Junior | 6’6” 239 lbs |Philadelphia, PA
Mismatch receiving weapon and proficient blocker with great awareness and versatility
Kyle Pitts went from freshman reserve tight end and special teamer to becoming arguably the best tight end in college football as a true sophomore in 2019. He lined up frequently at tight end, in the slot, and out wide and was featured prominently as a pass catcher, finishing third in catches and seventh in receiving yards among all FBS tight ends. He primarily ran stop routes, digs and slants, but was also given a healthy dose of tight end screens. While many collegiate receiving tight ends have functionally become oversized wide receivers, Pitts is well-rounded as both a run and pass blocker.
- Huge mismatch potential at 6-foot-6 with elite speed for the position
- Can toggle back and forth positionally between tight end and wide receiver
- Extensive catch radius complemented by flashes of high-level ball skills
- Has the savvy to sit in vacated areas when facing zone coverage. Constantly open against zone on tape
- Exhibits improvisational skills on broken plays
- Shows recovery balance as both a blocker and receiver
- Holds his own as a pass blocker against SEC defensive ends
- Solid lead run blocker
Areas to improve:
- Route running is only rudimentary (doesn’t stem up DBs or showcase efficient footwork)
- Hands can be a bit inconsistent (ex. body catches and drops against tight coverage)

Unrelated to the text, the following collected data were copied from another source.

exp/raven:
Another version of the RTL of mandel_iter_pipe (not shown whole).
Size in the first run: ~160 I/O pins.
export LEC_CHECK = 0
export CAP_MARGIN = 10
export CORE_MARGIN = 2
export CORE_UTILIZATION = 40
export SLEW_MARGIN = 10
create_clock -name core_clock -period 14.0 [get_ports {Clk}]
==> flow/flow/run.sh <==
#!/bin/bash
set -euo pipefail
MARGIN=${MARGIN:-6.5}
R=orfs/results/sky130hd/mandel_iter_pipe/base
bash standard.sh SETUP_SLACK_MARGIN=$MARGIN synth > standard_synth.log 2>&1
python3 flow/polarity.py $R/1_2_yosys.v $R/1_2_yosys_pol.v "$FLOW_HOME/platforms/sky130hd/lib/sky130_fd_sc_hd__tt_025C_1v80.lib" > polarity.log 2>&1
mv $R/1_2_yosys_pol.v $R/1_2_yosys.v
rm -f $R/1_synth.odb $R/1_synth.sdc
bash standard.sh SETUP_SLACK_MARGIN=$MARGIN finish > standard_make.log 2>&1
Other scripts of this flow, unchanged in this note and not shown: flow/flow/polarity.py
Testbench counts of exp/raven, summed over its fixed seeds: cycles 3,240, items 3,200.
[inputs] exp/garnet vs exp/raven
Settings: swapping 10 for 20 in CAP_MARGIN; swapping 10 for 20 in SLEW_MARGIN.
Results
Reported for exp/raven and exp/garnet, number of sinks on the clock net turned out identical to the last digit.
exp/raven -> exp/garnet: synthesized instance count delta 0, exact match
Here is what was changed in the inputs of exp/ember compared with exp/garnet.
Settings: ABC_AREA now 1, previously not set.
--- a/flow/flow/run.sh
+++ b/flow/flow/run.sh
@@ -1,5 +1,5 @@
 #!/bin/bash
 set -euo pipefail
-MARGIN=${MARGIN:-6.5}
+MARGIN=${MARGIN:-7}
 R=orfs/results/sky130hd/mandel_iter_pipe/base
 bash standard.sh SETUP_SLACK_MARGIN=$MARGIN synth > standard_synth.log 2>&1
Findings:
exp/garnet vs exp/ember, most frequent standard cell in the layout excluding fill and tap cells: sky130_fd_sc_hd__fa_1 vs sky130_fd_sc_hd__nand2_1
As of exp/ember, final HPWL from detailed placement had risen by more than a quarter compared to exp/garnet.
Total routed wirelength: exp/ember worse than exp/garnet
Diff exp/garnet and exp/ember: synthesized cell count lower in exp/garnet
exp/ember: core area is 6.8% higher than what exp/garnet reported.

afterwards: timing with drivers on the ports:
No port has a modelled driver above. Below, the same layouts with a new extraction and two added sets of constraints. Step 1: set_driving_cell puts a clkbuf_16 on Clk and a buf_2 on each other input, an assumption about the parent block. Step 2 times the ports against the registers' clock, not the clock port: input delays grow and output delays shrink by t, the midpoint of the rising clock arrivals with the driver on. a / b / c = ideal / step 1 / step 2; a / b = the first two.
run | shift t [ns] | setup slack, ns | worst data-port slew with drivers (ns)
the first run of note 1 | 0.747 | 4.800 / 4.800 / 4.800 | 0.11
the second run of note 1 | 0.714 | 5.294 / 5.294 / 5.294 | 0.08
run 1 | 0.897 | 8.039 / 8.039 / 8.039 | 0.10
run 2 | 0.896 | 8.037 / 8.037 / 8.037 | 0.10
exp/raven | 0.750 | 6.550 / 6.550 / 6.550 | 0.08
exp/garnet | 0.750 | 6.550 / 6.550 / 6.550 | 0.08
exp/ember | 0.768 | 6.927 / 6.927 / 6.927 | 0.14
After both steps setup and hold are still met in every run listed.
Source: an optimization exercise on an open RTL-to-GDS flow (aim: small area, a short achievable clock period and few clock cycles per item). Production flows keep margins and buffers that such runs may drop.
Only simulation tests tie the RTL to the original design; equivalence was not proved.

--- config.mk ---
export PLATFORM = sky130hd
export DESIGN_NAME = bpf_alu_seq
export DESIGN_NICKNAME = bpf_alu_seq
export VERILOG_FILES = /design/flow/design.v
export SDC_FILE = /design/flow/constraint.sdc
export NUM_CORES = 4
export LEC_CHECK = 0
export CAP_MARGIN = 20
export CORE_MARGIN = 2
export CORE_UTILIZATION = 30
export CTS_BUF_LIST = sky130_fd_sc_hd__clkbuf_8
export SETUP_SLACK_MARGIN = 5
export SLEW_MARGIN = 20
export TNS_END_PERCENT = 10
--- constraint.sdc ---
create_clock -name core_clock -period 10.0 [get_ports {clk}]
set_input_delay 2.0000 -clock core_clock [delete_from_list [all_inputs] [get_ports {clk}]]
set_output_delay 2.0000 -clock core_clock [all_outputs]
set_load 0.01 [all_outputs]
--- design.v ---
module bpf_alu_seq #(
    parameter int WIDTH = 32
) (
    input  logic             clk,
    input  logic             rst,
    input  logic             in_valid,
    output logic             in_ready,
    input  logic [WIDTH-1:0] i1,
    input  logic [WIDTH-1:0] i2,
    input  logic [3:0]       op,
    output logic             out_valid,
    input  logic             out_ready,
    output logic [WIDTH-1:0] o,
    output logic             dz
);
    function automatic logic [5:0] clz32(input logic [31:0] x);
        logic [5:0] n;
        n = 6'd32;
        for (int k = 0; k < 32; k++)
            if (x[k]) n = 31 - k;
        clz32 = n;
    endfunction
    function automatic logic [31:0] rev32(input logic [31:0] x);
        logic [31:0] r;
        for (int k = 0; k < 32; k++) r[k] = x[31-k];
        rev32 = r;
    endfunction
    logic d_mov, d_add, d_sub, d_mul, d_div, d_and, d_or, d_not, d_xor;
    logic d_lsh, d_rsh, d_mod, d_neg, d_rsv;
    assign d_mov = (op == 4'd0);
    assign d_add = (op == 4'd1);
    assign d_sub = (op == 4'd2);
    assign d_mul = (op == 4'd3);
    assign d_div = (op == 4'd4);
    assign d_and = (op == 4'd5);
    assign d_or  = (op == 4'd6);
    assign d_not = (op == 4'd7);
    assign d_xor = (op == 4'd8);
    assign d_lsh = (op == 4'd9);
    assign d_rsh = (op == 4'd10);
    assign d_mod = (op == 4'd11);
    assign d_neg = (op == 4'd12);
    assign d_rsv = (op[3:2] == 2'b11) && (op[1:0] != 2'b00);
    logic swp;
    assign swp = d_mul & (((i2[31:16] != 16'd0) & (i1[31:16] == 16'd0)) |
                          ((i2[31:8] != 24'd0) & (i1[31:8] == 24'd0)));
    logic        xv;         
    logic        xd;         
    logic        f_sum, f_sub, f_and, f_or, f_xor, f_shl, f_shr, f_mul, f_dm, f_mod;
    logic        xinit;      
    logic        dzf;        
    logic [31:0] ra;
    logic        qz;         
    logic [32:0] rb;
    logic [5:0]  lza, lzb;
    logic [3:0]  cnt;
    logic        ov;
    logic [31:0] ro;
    logic [31:0] rq;
    assign rq = qz ? 32'd0 : ro;
    logic        rdz;
    logic [32:0] add_s;
    assign add_s = {1'b0, ra} + {1'b0, rb[31:0]} + {32'd0, f_sub};
    logic [5:0]  dshift;
    logic        dtriv;
    logic [4:0]  dsh;
    logic [32:0] sh_out;
    assign dshift = lzb - lza;
    assign dtriv  = dshift[5] | dzf;
    assign dsh    = dshift[0] ? dshift[4:0] : dshift[4:0] + 5'd1;
    assign sh_out = {1'b0, (xinit ? rb[31:0] : ra)} << (xinit ? dsh : rb[4:0]);
    logic [31:0] mul_s;
    assign mul_s = rq + (rb[0] ? ra : 32'd0) + (rb[1] ? {ra[30:0], 1'b0} : 32'd0)
                      + (rb[2] ? {ra[29:0], 2'b0} : 32'd0) + (rb[3] ? {ra[28:0], 3'b0} : 32'd0);
    logic        ge1, ge2;
    logic [31:0] r1, r2;
    logic [32:0] t2;
    logic [31:0] quo_nx;
    assign ge1    = add_s[32] & rb[32];
    assign r1     = ge1 ? add_s[31:0] : ra;
    assign t2     = {1'b0, r1} + {1'b0, rb[32:1]} + 33'd1;
    assign ge2    = t2[32];
    assign r2     = ge2 ? t2[31:0] : r1;
    assign quo_nx = {rq[29:0], ge1, ge2};
    logic [31:0] xres;
    always_comb begin
        xres = 32'd0;
        if (f_sum) xres = xres | add_s[31:0];
        if (f_and) xres = xres | (ra & rb[31:0]);
        if (f_or)  xres = xres | (ra | rb[31:0]);
        if (f_xor) xres = xres | (ra ^ rb[31:0]);
        if (f_shl) xres = xres | sh_out[31:0];
        if (f_shr) xres = xres | rev32(sh_out[31:0]);
        if (f_mul) xres = xres | mul_s;
        if (f_dm)  xres = xres | (xinit ? (f_mod ? ra : 32'd0) : ((f_mod & xd) ? r2 : quo_nx));
    end
    logic x_done, x_move, accept, ret, o_free;
    assign x_done    = xd | (xinit & dtriv);
    assign ret       = ov & out_ready;
    assign o_free    = ~ov | out_ready;
    assign in_ready  = ~xv | (x_done & o_free);
    assign accept    = in_valid & in_ready;
    assign x_move    = xv & x_done & o_free;
    assign out_valid = ov;
    assign o         = ro;
    assign dz        = rdz;
    always_ff @(posedge clk or posedge rst) begin
        if (rst) begin
            xv <= 1'b0;
            xd <= 1'b0;
            ov <= 1'b0;
        end else begin
            xv <= accept | (xv & ~x_move);
            if (accept)
                xd <= d_mul ? ((swp ? i1[31:4] : i2[31:4]) == 28'd0) : !(d_div | d_mod);
            else if (xv && !xd && o_free) begin
                if (f_mul)      xd <= (rb[31:8] == 24'd0);
                else if (xinit) xd <= (dsh[4:1] == 4'd0);
                else            xd <= (cnt == 4'd1);
            end
            ov <= x_move | (ov & ~out_ready);
        end
    end
    always_ff @(posedge clk) begin
        if (accept) begin
            f_sum <= d_add | d_sub | d_neg;
            f_sub <= d_sub | d_neg | d_div | d_mod;
            f_and <= d_and;
            f_or  <= d_or | d_mov | d_rsv;
            f_xor <= d_xor | d_not;
            f_shl <= d_lsh;
            f_shr <= d_rsh;
            f_mul <= d_mul;
            f_dm  <= d_div | d_mod;
            f_mod <= d_mod;
            xinit <= d_div | d_mod;
            dzf   <= (i2 == 32'd0);
            ra    <= (d_neg | d_mov | d_rsv) ? 32'd0 : (d_rsh ? rev32(i1) : (swp ? i2 : i1));
            rb    <= {1'b0, d_neg ? ~i1 : (d_sub ? ~i2 : (swp ? i1 : (d_not ? 32'hFFFF_FFFF : (d_rsv ? 32'd0 : i2))))};
            qz    <= 1'b1;
            lza   <= clz32(i1);
            lzb   <= clz32(i2);
        end else if (xv && !x_done && o_free) begin
            if (f_mul) begin
                qz <= 1'b0;
                ra <= {ra[27:0], 4'd0};
                rb <= {5'd0, rb[31:4]};
            end else if (xinit) begin
                rb    <= ~sh_out;
                cnt   <= dsh[4:1];
                xinit <= 1'b0;
            end else begin
                ra  <= r2;
                qz  <= 1'b0;
                rb  <= {2'b11, rb[32:2]};
                cnt <= cnt - 4'd1;
            end
        end
        if (x_move || (xv && !x_done && o_free && !xinit)) ro <= xres;
        if (x_move) begin
            rdz <= f_dm & xinit & dzf;
        end
    end
endmodule
Background: an optimization exercise with open tools, aiming at small area and a short achievable clock period. Do not read the settings as production practice. The RTL was checked by simulation tests, not by an equivalence proof against the original design. Power and IR drop assume default switching activity.

the reference run:
==> flow/design.v <==
package stump_mem_pkg;
    localparam int DATA_W     = 16;
    localparam int ADDR_W     = 16;
    localparam int DEPTH_LOG2 = 8;
    localparam int DEPTH      = 256;
    localparam int RD_STEP = 3;
    localparam int NTAP    = (DEPTH + RD_STEP - 1) / RD_STEP;
    localparam int WR_STEP = 5;
    function automatic bit wport_after(input int q);
        wport_after = ((q % WR_STEP) == 0) || (q == DEPTH - 1);
    endfunction
    function automatic bit ring_inv(input int p);
        int c;
        c = 0;
        for (int q = 1; q <= p; q++) begin
            if (wport_after(q - 1)) c = c + 1;
        end
        ring_inv = c[0];
    endfunction
endpackage
module stump_mem_array (
    input  logic                                        clk,
    input  logic [stump_mem_pkg::DEPTH_LOG2-1:0]        wpos,
    input  logic [stump_mem_pkg::DEPTH_LOG2-1:0]        wpos_n,
    input  logic [stump_mem_pkg::DATA_W-1:0]            wdata,
    input  logic [stump_mem_pkg::DATA_W-1:0]            wdata_n,
    input  logic [stump_mem_pkg::NTAP-1:0]              tsel_n,
    input  logic                                        tinv,
    output logic [stump_mem_pkg::DATA_W-1:0]            rdata
);
    localparam int N  = stump_mem_pkg::DEPTH;
    localparam int DW = stump_mem_pkg::DATA_W;
    localparam int RS = stump_mem_pkg::RD_STEP;
    localparam int NT = stump_mem_pkg::NTAP;
    logic [DW-1:0] ring [0:N-1];
    genvar p;
    generate
        for (p = 0; p < N; p++) begin : g_pos
            localparam int PREV = (p + N - 1) % N;
            if (stump_mem_pkg::wport_after(PREV)) begin : g_wport
                localparam bit INV = stump_mem_pkg::ring_inv(p);
                localparam logic [7:0] PQ  = 8'(PREV);
                localparam logic [7:0] PQN = ~PQ;
                logic          sel, sel_n;
                logic [DW-1:0] wd;
                assign sel   = (wpos == PQ);
                assign sel_n = (wpos_n != PQN);
                assign wd    = INV ? wdata : wdata_n;
                always_ff @(posedge clk) begin
                    ring[p] <= ~((wd | {DW{sel_n}}) & (ring[PREV] | {DW{sel}}));
                end
            end else begin : g_shift
                always_ff @(posedge clk) begin
                    ring[p] <= ring[PREV];
                end
            end
        end
    endgenerate
    logic [DW-1:0] r_true, r_inv;
    always_comb begin
        r_true = '1;
        r_inv  = '1;
        for (int j = 0; j < NT; j++) begin
            if (stump_mem_pkg::ring_inv(RS * j))
                r_inv  = r_inv  & (ring[RS * j] | {DW{tsel_n[j]}});
            else
                r_true = r_true & (ring[RS * j] | {DW{tsel_n[j]}});
        end
    end
    assign rdata = tinv ? ~r_inv : r_true;
endmodule
Source: an optimization exercise on an open RTL-to-GDS flow (aim: small area and a short achievable clock period). Production flows keep margins and buffers that such runs may drop. The RTL was checked by simulation tests, not by an equivalence proof against the original design. No activity file was given, so power comes from the tool's default toggle rates.

== fjord ==
==> flow/design.v (excerpt) <==
module ibexc_data_tag_bridge #(
    parameter logic [31:0] TagBase        = 32'h2001_0000,
    parameter int          NumGranules    = 2048,
    parameter int          MaxOutstanding = 2
) (
    input  logic        clk_i,
    input  logic        rst_ni,
    input  logic        core_req_i,
    output logic        core_gnt_o,
    output logic        core_rvalid_o,
    input  logic        core_we_i,
    input  logic [3:0]  core_be_i,
    input  logic [31:0] core_addr_i,
    input  logic [32:0] core_wdata_i,
    input  logic        core_is_cap_i,
    output logic [32:0] core_rdata_o,
    output logic        core_err_o,
    output logic        bus_req_o,
    input  logic        bus_gnt_i,
    input  logic        bus_rvalid_i,
    output logic        bus_we_o,
    output logic [3:0]  bus_be_o,
    output logic [31:0] bus_addr_o,
    output logic [31:0] bus_wdata_o,
    input  logic [31:0] bus_rdata_i,
    input  logic        bus_err_i,
    output logic        protocol_err_o
);
    localparam int IdxW  = $clog2(NumGranules);    
    localparam int ColW  = 4;
    localparam int RowW  = IdxW - ColW;            
    localparam int NCol  = 1 << ColW;              
    localparam int NRow  = 1 << RowW;              
    localparam int RegW  = IdxW + 3;               
    localparam int BnkW  = 3;
    localparam int NBnk  = 1 << BnkW;              
    localparam int BRow  = NRow / NBnk;            
    logic            ne_q;       
    logic            full_q;     
    logic            rd_q;       
    logic            wr_q;       
    logic            perr_q;
    logic            clr_q;      
    logic            pol_q;      
    logic [RowW-1:0] row_q   [2];
    logic [ColW-1:0] col_q   [2];
    logic            wr_en_q [2];    
    logic            wval_q  [2];    
    logic            rd_en_q [2];    
    logic            rflag_q [2];    
    logic [NCol-1:0] rowv_q  [2];    
    logic            rowi_q  [2];
    logic            np_q;
    logic            hnew_q;
    logic            nt_raw_q;       
    logic            nt_c1_q;        
    logic            nt_c0_q;        
    logic push, pop;
  ...
Settings: LEC_CHECK=0, CAP_MARGIN=20, CORE_MARGIN=2, CORE_UTILIZATION=40, CTS_CLUSTER_DIAMETER=50, CTS_CLUSTER_SIZE=24, SETUP_SLACK_MARGIN=3.8, SLEW_MARGIN=35, SYNTH_HIERARCHICAL=1; clock period 7.0 ns.
standard.sh (not shown) runs the stock make flow with config.mk's settings and CLKGATE_MAP_FILE= SYNTH_SCRIPT=/design/flow/synth_recipe.tcl, a recipe that flattens the netlist after the stock synthesis.
==> flow/flow/run.sh <==
#!/bin/bash
# The standard layout (standard.sh), with plain buffers rather than delay
# cells on the ports and no dummy clock loads. standard.sh's output goes to
# standard.log.
set -o pipefail
export BUFFER_PORTS_ARGS="-buffer_cell sky130_fd_sc_hd__buf_2"
export CTS_ARGS="-sink_clustering_enable -repair_clock_nets -dont_use_dummy_load -sink_clustering_size 24 -sink_clustering_max_diameter 50"
bash standard.sh > standard.log 2>&1
The following lists how pepper was set up differently from fjord:
- a change of SETUP_SLACK_MARGIN from 3.8 to 3.6
--- outcome ---
- Setup slack in pepper is 0.031 ns above fjord.
- Routed wire length (higher): fjord
- Re depth of the critical timing path with buffers and inverters included: fjord was higher than pepper.
- As far as sequential cell count is concerned, fjord and pepper perform about the same.
- Compared with fjord, pepper shows number of fillers in the final layout higher by 2.0%.
- Row first-iteration DRC count: pepper higher / fjord lower
- pepper -> fjord: global-route usage flat
The inputs of ember differ from those of pepper as listed below.
- SETUP_SLACK_MARGIN now 4.0, was 3.6
==> notes.md <==
Run comparison: pepper leading cell type in the layout, fill and taps excluded sky130_fd_sc_hd__o22ai_1; ember leading cell type in the layout, fill and taps excluded sky130_fd_sc_hd__dfxtp_1. Overall power consumption on ember is behind pepper. Against pepper, total length of routed wires in ember rose by more than 10%. Taking pepper as the reference, in ember time the worst path needs with I/O delays and setup now larger, ratio of final minimum period to clock period went up by 4.7 points.
Background: an optimization exercise with open tools, aiming at small area, a short achievable clock period and few clock cycles per item. Do not read the settings as production practice.
Only simulation tests tie the RTL to the original design; equivalence was not proved.

## flow/design.v (module list and top-level ports; edited modules follow where they fit)
// module conv_engine: 3728 lines
// module cnn_top: 254 lines
module cnn_top (
	input  wire         clk,
	input  wire         reset_b,
	input  wire         run,
	output logic        busy,
	output logic [11:0] in_rd_addr,
	input  wire  [15:0] in_rd_data,
	output logic [11:0] weights_rd_addr,
	input  wire  [15:0] weights_rd_data,
	output logic [28:0] out_wr
);
  // ...
==> flow/run.sh <==
#!/bin/bash
# synth_recipe.tcl (not shown) runs the flow's synth.tcl, then flattens the netlist and writes it again
# the make line also repeats each setting of config.mk as NAME=value (left out here)
make -C /OpenROAD-flow-scripts/flow DESIGN_CONFIG=/design/flow/config.mk WORK_HOME=/design/flow/orfs CLKGATE_MAP_FILE= SYNTH_SCRIPT=/design/flow/synth_recipe.tcl finish
==> flow/config.mk <==
export PLATFORM = sky130hd
export DESIGN_NAME = cnn_top
export DESIGN_NICKNAME = cnn_top
export VERILOG_FILES = /design/flow/design.v
export SDC_FILE = /design/flow/constraint.sdc
export NUM_CORES = 4
export LEC_CHECK = 0
export CAP_MARGIN = 20
export CORE_MARGIN = 2
export CORE_UTILIZATION = 40
export SLEW_MARGIN = 20
==> flow/constraint.sdc <==
create_clock -name core_clock -period 10.0 [get_ports {clk}]
set_input_delay 2.0000 -clock core_clock [delete_from_list [all_inputs] [get_ports {clk}]]
set_output_delay 2.0000 -clock core_clock [all_outputs]
set_load 0.01 [all_outputs]
==> reports/results.txt, run 1 <==
Non-clock buffer share of cell area = 0.0261
Largest class = multi-input combinational cells
Cell area after synthesis = 32300 um2
Main combinational cell family by area after synthesis = adder cells
Ant diodes = 2
Placed cell areas = 34400 um2
Post-route cell area = 36300 um2
Die height = 288 um
Netlist cell types = 71
Setup ws final = 4430 ps
Min-delay worst type = flop to flop
Synth top area share = 0.336
Largest net degree at the start of global routing = 57
Max incr delay on CP = 940 ps
Status = timing/DRC/antenna clean
Hold slack = 324 ps
Setup CP Type = flop to flop
# port buffers = 77
Seq Cell Count = 477
Reg2reg path depth = 11
Final hold vios = 0
Plain + repair buffers = 101
Clock buf count = 67
Clock-pin slew on the worst setup and hold paths = 60 ps
Starting Density = 0.403
Worst setup path startpoint = ex[3]
Testbench counts, summed over its fixed seeds: cycles 144,822, items 32,549.
==> run 2, diff against run 1 <==
--- a/flow/config.mk
+++ b/flow/config.mk
@@ -6,6 +6,8 @@
 export NUM_CORES = 4
 export LEC_CHECK = 0
+export ABC_CLOCK_PERIOD_IN_PS = 4000
 export CAP_MARGIN = 20
 export CORE_MARGIN = 2
-export CORE_UTILIZATION = 40
+export CORE_UTILIZATION = 60
+export SETUP_SLACK_MARGIN = 5
 export SLEW_MARGIN = 20
==> run 2 against run 1 <==
Maximum frequency up 18%. Clock skew down 31 ps. Setup slack better by 840 ps. Sequential share of layout area up 0.51 points. Flip-flop and latch count unchanged. Global-route usage up 12 points. Critical path type unchanged. Largest cell class unchanged.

- Doesn’t explode in and out of his breaks regularly
- Would like to see him be more physical as a route runner
- Not a threat to break many open-field tackles (limits his YAC ability)
Injury concerns: N/A
Way too early projection:
In all likelihood, Pitts will be the first tight end to have his name called at the 2021 draft. He may not be the featured option on offense in the NFL, but his combination mismatch receiving ability and blocking chops will make him a highly valuable starting tight end from day one. If he takes a step forward this season, he could be a top 20 selection.
What to watch in 2020:
Will Pitts become the true No. 1 option for the Florida offense? To do so, he’ll need to improve his route running footwork and physicality. He has major mismatch potential against defensive backs due to his size advantage, but he should be more physically dominant. Improved quarterback play will also be key to Pitts’ success as a receiver, as the mixed bag Florida receiver Kyle Trask, Feleipe Franks and Emory Jones seem to hold back the entire passing attack.